Infrared Inspection Services

Product Description

Infrared (IR) Technology in Inspection and Maintenance

Infrared (IR) technology is a widely used inspection tool in the oil and gas industry for condition monitoring and predictive maintenance. Unlike traditional visual inspection methods, IR technology does not require direct contact with the equipment being monitored, making it a more efficient and versatile solution.

IR Thermography Overview

IR thermography is a form of Non-Destructive Testing (NDT) that measures temperature variations as heat (thermal radiation) moves through, from, or to a component. Also known as IR testing, thermal testing, thermal imaging, and IR thermometry, this method is effective in detecting equipment abnormalities and performance issues.

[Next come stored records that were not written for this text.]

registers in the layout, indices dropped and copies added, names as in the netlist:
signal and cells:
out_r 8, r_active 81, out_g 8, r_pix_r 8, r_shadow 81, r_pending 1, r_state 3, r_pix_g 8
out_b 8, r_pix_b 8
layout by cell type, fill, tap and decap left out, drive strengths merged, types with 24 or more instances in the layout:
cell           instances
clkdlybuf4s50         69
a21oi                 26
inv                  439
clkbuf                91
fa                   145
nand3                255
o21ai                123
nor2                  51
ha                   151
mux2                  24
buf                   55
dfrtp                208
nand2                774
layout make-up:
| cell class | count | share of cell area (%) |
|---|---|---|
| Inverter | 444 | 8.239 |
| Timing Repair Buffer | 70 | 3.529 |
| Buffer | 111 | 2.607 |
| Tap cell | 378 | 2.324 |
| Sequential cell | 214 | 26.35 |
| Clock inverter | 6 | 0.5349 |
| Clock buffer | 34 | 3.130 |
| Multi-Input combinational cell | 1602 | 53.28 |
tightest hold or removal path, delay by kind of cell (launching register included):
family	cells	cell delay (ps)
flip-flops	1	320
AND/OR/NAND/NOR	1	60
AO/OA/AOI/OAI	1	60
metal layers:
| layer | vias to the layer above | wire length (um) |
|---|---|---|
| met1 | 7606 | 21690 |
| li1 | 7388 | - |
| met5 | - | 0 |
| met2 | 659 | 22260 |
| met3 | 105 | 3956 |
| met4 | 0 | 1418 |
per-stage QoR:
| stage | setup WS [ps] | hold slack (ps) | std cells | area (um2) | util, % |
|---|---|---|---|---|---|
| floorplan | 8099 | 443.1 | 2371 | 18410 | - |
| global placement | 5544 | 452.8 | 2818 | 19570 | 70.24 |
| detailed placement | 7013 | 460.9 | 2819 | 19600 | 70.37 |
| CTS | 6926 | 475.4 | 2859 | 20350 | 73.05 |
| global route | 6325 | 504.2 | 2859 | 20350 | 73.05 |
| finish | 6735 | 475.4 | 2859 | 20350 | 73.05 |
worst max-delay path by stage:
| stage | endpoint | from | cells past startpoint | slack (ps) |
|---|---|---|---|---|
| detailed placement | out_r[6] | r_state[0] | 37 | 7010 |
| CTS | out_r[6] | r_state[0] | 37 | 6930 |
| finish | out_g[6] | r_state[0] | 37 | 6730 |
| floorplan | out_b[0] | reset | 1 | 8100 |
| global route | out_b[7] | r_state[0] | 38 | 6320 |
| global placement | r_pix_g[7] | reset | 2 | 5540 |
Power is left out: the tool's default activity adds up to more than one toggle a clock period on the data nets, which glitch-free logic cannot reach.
**src/rtl/xfer_pkg.sv**
```systemverilog
// Shared types for the transfer sequencer: engine states and arbitration-mode constants.
package xfer_pkg;

    typedef enum logic [1:0] {
        IDLE  = 2'd0,
        READ  = 2'd1,
        WRITE = 2'd2,
        DONE  = 2'd3
    } xfer_state_t;

    localparam int ARB_FIXED = 0;
    localparam int ARB_RR    = 1;

endpackage

```
**src/rtl/xfer_sequencer_arb.sv**
```systemverilog
// Request arbiter: fixed priority (lowest index wins) or round-robin from an internal pointer.
module rr_arbiter
    import xfer_pkg::*;
#(
    parameter int NUM_CH  = 6,
    parameter int RR_MODE = ARB_FIXED
) (
    input  logic              clk,
    input  logic              rst,
    input  logic [NUM_CH-1:0] req,
    input  logic              grant_en,
    output logic [NUM_CH-1:0] grant
);

    localparam int PTR_W = (NUM_CH > 1) ? $clog2(NUM_CH) : 1;

    logic [PTR_W-1:0]  ptr_reg, ptr_next;
    logic [PTR_W-1:0]  win;
    logic [NUM_CH-1:0] grant_raw;
    logic              found;
    int                start;
    int                idx;

    // Scan all channels once, starting at the pointer in round-robin mode.
    always_comb begin
        grant_raw = '0;
        win       = '0;
        found     = 1'b0;
        idx       = 0;
        start     = (RR_MODE == ARB_RR) ? int'(ptr_reg) : 0;
        for (int i = 0; i < NUM_CH; i++) begin
            idx = start + i;
            if (idx >= NUM_CH) begin
                idx = idx - NUM_CH;
            end
            if (!found && req[idx]) begin
                grant_raw[idx] = 1'b1;
                win            = PTR_W'(idx);
                found          = 1'b1;
            end
        end
    end

    assign grant = grant_en ? grant_raw : '0;

    always_comb begin
        ptr_next = ptr_reg;
        if (grant_en && found) begin
            ptr_next = (win == PTR_W'(NUM_CH - 1)) ? '0 : win + 1'b1;
        end
    end

    always_ff @(posedge clk) begin
        if (rst) begin
            ptr_reg <= '0;
        end else begin
            ptr_reg <= ptr_next;
        end
    end

endmodule

```
**src/rtl/xfer_sequencer.sv**
```systemverilog
// Multi-channel copy engine: arbitrates descriptors, then moves one beat at a time as a
// read/write handshake pair, reporting per-channel done/err with an ack timeout.
module xfer_sequencer
    import xfer_pkg::*;
#(
    parameter int NUM_CH  = 6,
    parameter int ADDR_W  = 16,
    parameter int DATA_W  = 32,
    parameter int LEN_W   = 8,
    parameter int RR_MODE = ARB_FIXED,
    parameter int TIMEOUT = 255
) (
    input  logic                      clk,
    input  logic                      rst,
    input  logic [NUM_CH-1:0]         req_valid,
    output logic [NUM_CH-1:0]         req_ready,
    input  logic [NUM_CH*ADDR_W-1:0]  req_src,
    input  logic [NUM_CH*ADDR_W-1:0]  req_dst,
    input  logic [NUM_CH*LEN_W-1:0]   req_len,
    output logic                      rd_req,
    output logic [ADDR_W-1:0]         rd_addr,
    input  logic                      rd_ack,
    input  logic [DATA_W-1:0]         rd_data,
    output logic                      wr_req,
    output logic [ADDR_W-1:0]         wr_addr,
    output logic [DATA_W-1:0]         wr_data,
    input  logic                      wr_ack,
    output logic [NUM_CH-1:0]         done,
    output logic [NUM_CH-1:0]         err,
    output logic                      busy,
    output logic [$clog2(NUM_CH)-1:0] active_ch
);

    localparam int CH_W   = $clog2(NUM_CH);
    localparam int WAIT_W = $clog2(TIMEOUT + 1);
    localparam logic [WAIT_W-1:0] WAIT_MAX = WAIT_W'(TIMEOUT);

    typedef struct packed {
        logic [ADDR_W-1:0] src;
        logic [ADDR_W-1:0] dst;
        logic [LEN_W-1:0]  len;
    } desc_t;

    xfer_state_t       state_reg, state_next;
    desc_t             desc_reg, desc_next;
    logic [LEN_W-1:0]  beat_reg, beat_next;
    logic [DATA_W-1:0] hold_reg, hold_next;
    logic [CH_W-1:0]   ch_reg, ch_next;
    logic              err_reg, err_next;
    logic [WAIT_W-1:0] wait_reg, wait_next;

    desc_t             desc_arr [NUM_CH];
    desc_t             sel_desc;
    logic [NUM_CH-1:0] grant;
    logic [CH_W-1:0]   win_idx;
    logic              grant_en;

    for (genvar gi = 0; gi < NUM_CH; gi++) begin : g_unpack
        assign desc_arr[gi].src = req_src[gi*ADDR_W +: ADDR_W];
        assign desc_arr[gi].dst = req_dst[gi*ADDR_W +: ADDR_W];
        assign desc_arr[gi].len = req_len[gi*LEN_W +: LEN_W];
    end

    // Grants are suppressed during reset so req_ready reads 0 while rst is high.
    assign grant_en = (state_reg == IDLE) && !rst;

    rr_arbiter #(
        .NUM_CH  (NUM_CH),
        .RR_MODE (RR_MODE)
    ) u_arb (
        .clk      (clk),
        .rst      (rst),
        .req      (req_valid),
        .grant_en (grant_en),
        .grant    (grant)
    );

    assign req_ready = grant;
    assign busy      = (state_reg != IDLE);
    assign active_ch = ch_reg;

    always_comb begin
        win_idx = '0;
        for (int i = 0; i < NUM_CH; i++) begin
            if (grant[i]) begin
                win_idx = CH_W'(i);
            end
        end
    end

    assign sel_desc = desc_arr[win_idx];

    always_comb begin
        state_next = state_reg;
        desc_next  = desc_reg;
        beat_next  = beat_reg;
        hold_next  = hold_reg;
        ch_next    = ch_reg;
        err_next   = err_reg;
        rd_req     = 1'b0;
        rd_addr    = '0;
        wr_req     = 1'b0;
        wr_addr    = '0;
        wr_data    = '0;
        done       = '0;
        err        = '0;

        case (state_reg)
            IDLE: begin
                if (|grant) begin
                    desc_next  = sel_desc;
                    ch_next    = win_idx;
                    beat_next  = '0;
                    err_next   = (sel_desc.len == '0);
                    state_next = (sel_desc.len == '0) ? DONE : READ;
                end
            end
            READ: begin
                // The wait limit takes precedence: strobe drops and the beat is abandoned.
                if (wait_reg == WAIT_MAX) begin
                    err_next   = 1'b1;
                    state_next = DONE;
                end else begin
                    rd_req  = 1'b1;
                    rd_addr = desc_reg.src + ADDR_W'(beat_reg);
                    if (rd_ack) begin
                        hold_next  = rd_data;
                        state_next = WRITE;
                    end
                end
            end
            WRITE: begin
                if (wait_reg == WAIT_MAX) begin
                    err_next   = 1'b1;
                    state_next = DONE;
                end else begin
                    wr_req  = 1'b1;
                    wr_addr = desc_reg.dst + ADDR_W'(beat_reg);
                    wr_data = hold_reg;
                    if (wr_ack) begin
                        beat_next  = beat_reg + 1'b1;
                        state_next = (beat_next == desc_reg.len) ? DONE : READ;
                    end
                end
            end
            DONE: begin
                done[ch_reg] = 1'b1;
                err[ch_reg]  = err_reg;
                state_next   = IDLE;
            end
            default: state_next = IDLE;
        endcase
    end

    // Wait counter restarts on every state change and only runs while a strobe is pending.
    always_comb begin
        wait_next = '0;
        if ((state_next == state_reg) && ((state_reg == READ) || (state_reg == WRITE))) begin
            wait_next = wait_reg + 1'b1;
        end
    end

    always_ff @(posedge clk) begin
        if (rst) begin
            state_reg <= IDLE;
            desc_reg  <= '0;
            beat_reg  <= '0;
            hold_reg  <= '0;
            ch_reg    <= '0;
            err_reg   <= 1'b0;
            wait_reg  <= '0;
        end else begin
            state_reg <= state_next;
            desc_reg  <= desc_next;
            beat_reg  <= beat_next;
            hold_reg  <= hold_next;
            ch_reg    <= ch_next;
            err_reg   <= err_next;
            wait_reg  <= wait_next;
        end
    end

endmodule

```
## config.mk

```make
export PLATFORM = sky130hd
export DESIGN_NAME = sangdan_monitor
export DESIGN_NICKNAME = d
export VERILOG_FILES = /design/src/rtl/sangdan_monitor.sv
export SDC_FILE = /design/constraint.sdc
export NUM_CORES = 1
export LEC_CHECK = 0
export BUFFER_PORTS_ARGS = -buffer_cell sky130_fd_sc_hd__buf_2
export CORE_ASPECT_RATIO = 1.1
export CORE_MARGIN = 2
export CORE_UTILIZATION = 30
export CTS_CLUSTER_SIZE = 12
export DETAILED_ROUTE_END_ITERATION = 6
export GPL_ROUTABILITY_DRIVEN = 0
export PLACE_DENSITY = 0.51
export REMOVE_ABC_BUFFERS = 1
export SLEW_MARGIN = 20
export SYNTH_ARGS = -nofsm -noshare
export SYNTH_HDL_FRONTEND = slang
export SYNTH_SLANG_ARGS = --single-unit
```

## constraint.sdc

```tcl
create_clock -name CLK -period 4.4 [get_ports CLK]
set_input_delay 0 -clock CLK [delete_from_list [all_inputs] [get_ports CLK]]
set_output_delay 0 -clock CLK [all_outputs]
set_load 0.03 [all_outputs]
```
File: src/rtl/pl_hazard_ctrl_pkg.sv
// Shared pipeline control codes, hazard FSM states and stage-code decode
// for the 5-stage core hazard controller.
package pl_hazard_ctrl_pkg;

  localparam logic [1:0] PL_NORMAL = 2'b00;
  localparam logic [1:0] PL_PAUSE  = 2'b01;
  localparam logic [1:0] PL_FLUSH  = 2'b10;

  typedef enum logic [2:0] {
    HZ_RUN        = 3'd0,
    HZ_LU_STALL   = 3'd1,
    HZ_MC_STALL   = 3'd2,
    HZ_MEM_FREEZE = 3'd3,
    HZ_BR_FLUSH   = 3'd4
  } hz_state_e;

  typedef struct packed {
    logic [1:0] pc;
    logic [1:0] id;
    logic [1:0] ex;
    logic [1:0] mem;
    logic [1:0] wb;
  } pl_ctrl_t;

  localparam pl_ctrl_t PL_ALL_FLUSH = '{
    PL_FLUSH, PL_FLUSH, PL_FLUSH, PL_FLUSH, PL_FLUSH
  };

  function automatic pl_ctrl_t stage_codes(hz_state_e s);
    pl_ctrl_t c;
    c = '{PL_NORMAL, PL_NORMAL, PL_NORMAL, PL_NORMAL, PL_NORMAL};
    unique case (s)
      HZ_LU_STALL:
        c = '{PL_PAUSE, PL_PAUSE, PL_FLUSH, PL_NORMAL, PL_NORMAL};
      HZ_MC_STALL:
        c = '{PL_PAUSE, PL_PAUSE, PL_PAUSE, PL_FLUSH, PL_NORMAL};
      // wb is flushed so a frozen MEM result is not written twice
      HZ_MEM_FREEZE:
        c = '{PL_PAUSE, PL_PAUSE, PL_PAUSE, PL_PAUSE, PL_FLUSH};
      HZ_BR_FLUSH:
        c = '{PL_NORMAL, PL_FLUSH, PL_FLUSH, PL_FLUSH, PL_NORMAL};
      default:
        c = '{PL_NORMAL, PL_NORMAL, PL_NORMAL, PL_NORMAL, PL_NORMAL};
    endcase
    return c;
  endfunction

endpackage

File: src/rtl/pl_hazard_ctrl_fwd_select.sv
// Priority forwarding select for one EX operand.
// Lowest-index (nearest) matching source wins; x0 never forwards.
module pl_fwd_select #(
  parameter int REG_AW    = 5,
  parameter int FWD_DEPTH = 2,
  parameter int SW        = $clog2(FWD_DEPTH + 1)
) (
  input  logic [REG_AW-1:0]           rs,
  input  logic [FWD_DEPTH-1:0]        fwd_regwr,
  input  logic [FWD_DEPTH*REG_AW-1:0] fwd_rd,
  output logic [SW-1:0]               sel
);

  always_comb begin
    sel = '0;
    for (int k = FWD_DEPTH - 1; k >= 0; k--) begin
      if (fwd_regwr[k] &&
          fwd_rd[k*REG_AW +: REG_AW] == rs &&
          rs != '0)
        sel = SW'(k + 1);
    end
  end

endmodule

Since thermal radiation corresponds directly to temperature changes, IR thermography relies on specialized infrared cameras to visualize this radiation, which is otherwise invisible to the human eye. These cameras detect and display emitted, reflected, and transmitted infrared energy, providing detailed thermal images for analysis.

Purpose and Benefits

Mapping temperature levels and variances helps identify potential issues such as:

• Hot spots indicating equipment weakness or potential failure
• Corrosion damage
• Delaminations
• Voids
• Inclusions
• Other flaws affecting heat transfer

To effectively detect these anomalies, there must be a sufficient temperature difference between the component and its surroundings.

Key Thermography Concepts

• Emissivity: Describes a material's ability to emit infrared energy (value between 0 and 1). For instance, a material with an emissivity value of 0.95 emits 95% of infrared radiation and reflects 5%.
• Reflectance: Refers to the amount of light reflected from a material's surface.
• Transmittance: Describes a material's ability to transmit thermal energy to the infrared camera. While plastics are generally transmissive, metals are opaque and non-transmissive.

Heat vs. Temperature

• Heat: Refers to the total energy of molecular motion in an object and depends on its size.
• Temperature: Describes the average energy of molecular motion and is independent of object size.
• Heat Transfer: The movement of thermal energy from a hotter region to a cooler one.

Heat Transfer Mechanisms:

1. Conduction: Heat transfer between two solids.
2. Convection: Heat transfer through liquids and gases.
3. Radiation: Heat transfer via electromagnetic waves.

Considerations for Thermography

Component Factors:

• Equipment type and operational process
• Material type (e.g., steel, stainless steel)
• Material properties (e.g., thermal diffusivity)
• Thickness and geometry of the component
• Material emissivity

Anomaly Factors:

• Knowledge of anomaly size, depth, and orientation is crucial for effective detection.

IR Camera Factors:

• Distance between the component and the IR camera
• Spatial resolution (clarity of the component's image)
• Thermal resolution (clarity of temperature differences)
• Thermal range (ability to detect component temperatures)

Industry Applications

IR thermography is extensively used across industries such as oil and gas, chemical processing, and manufacturing. Common applications include:

• Detecting piping insulation issues
• Identifying fluid levels in equipment
• Locating hot spots, voids, and inclusions in rotating equipment prone to excessive friction

Key Benefits of IR Thermography:

• Extended equipment life
• Reduced risk of equipment failure
• Decreased unscheduled shutdowns
• Improved equipment performance

By utilizing IR thermography, industries can enhance their maintenance strategies, improve safety standards, and ensure efficient equipment operation.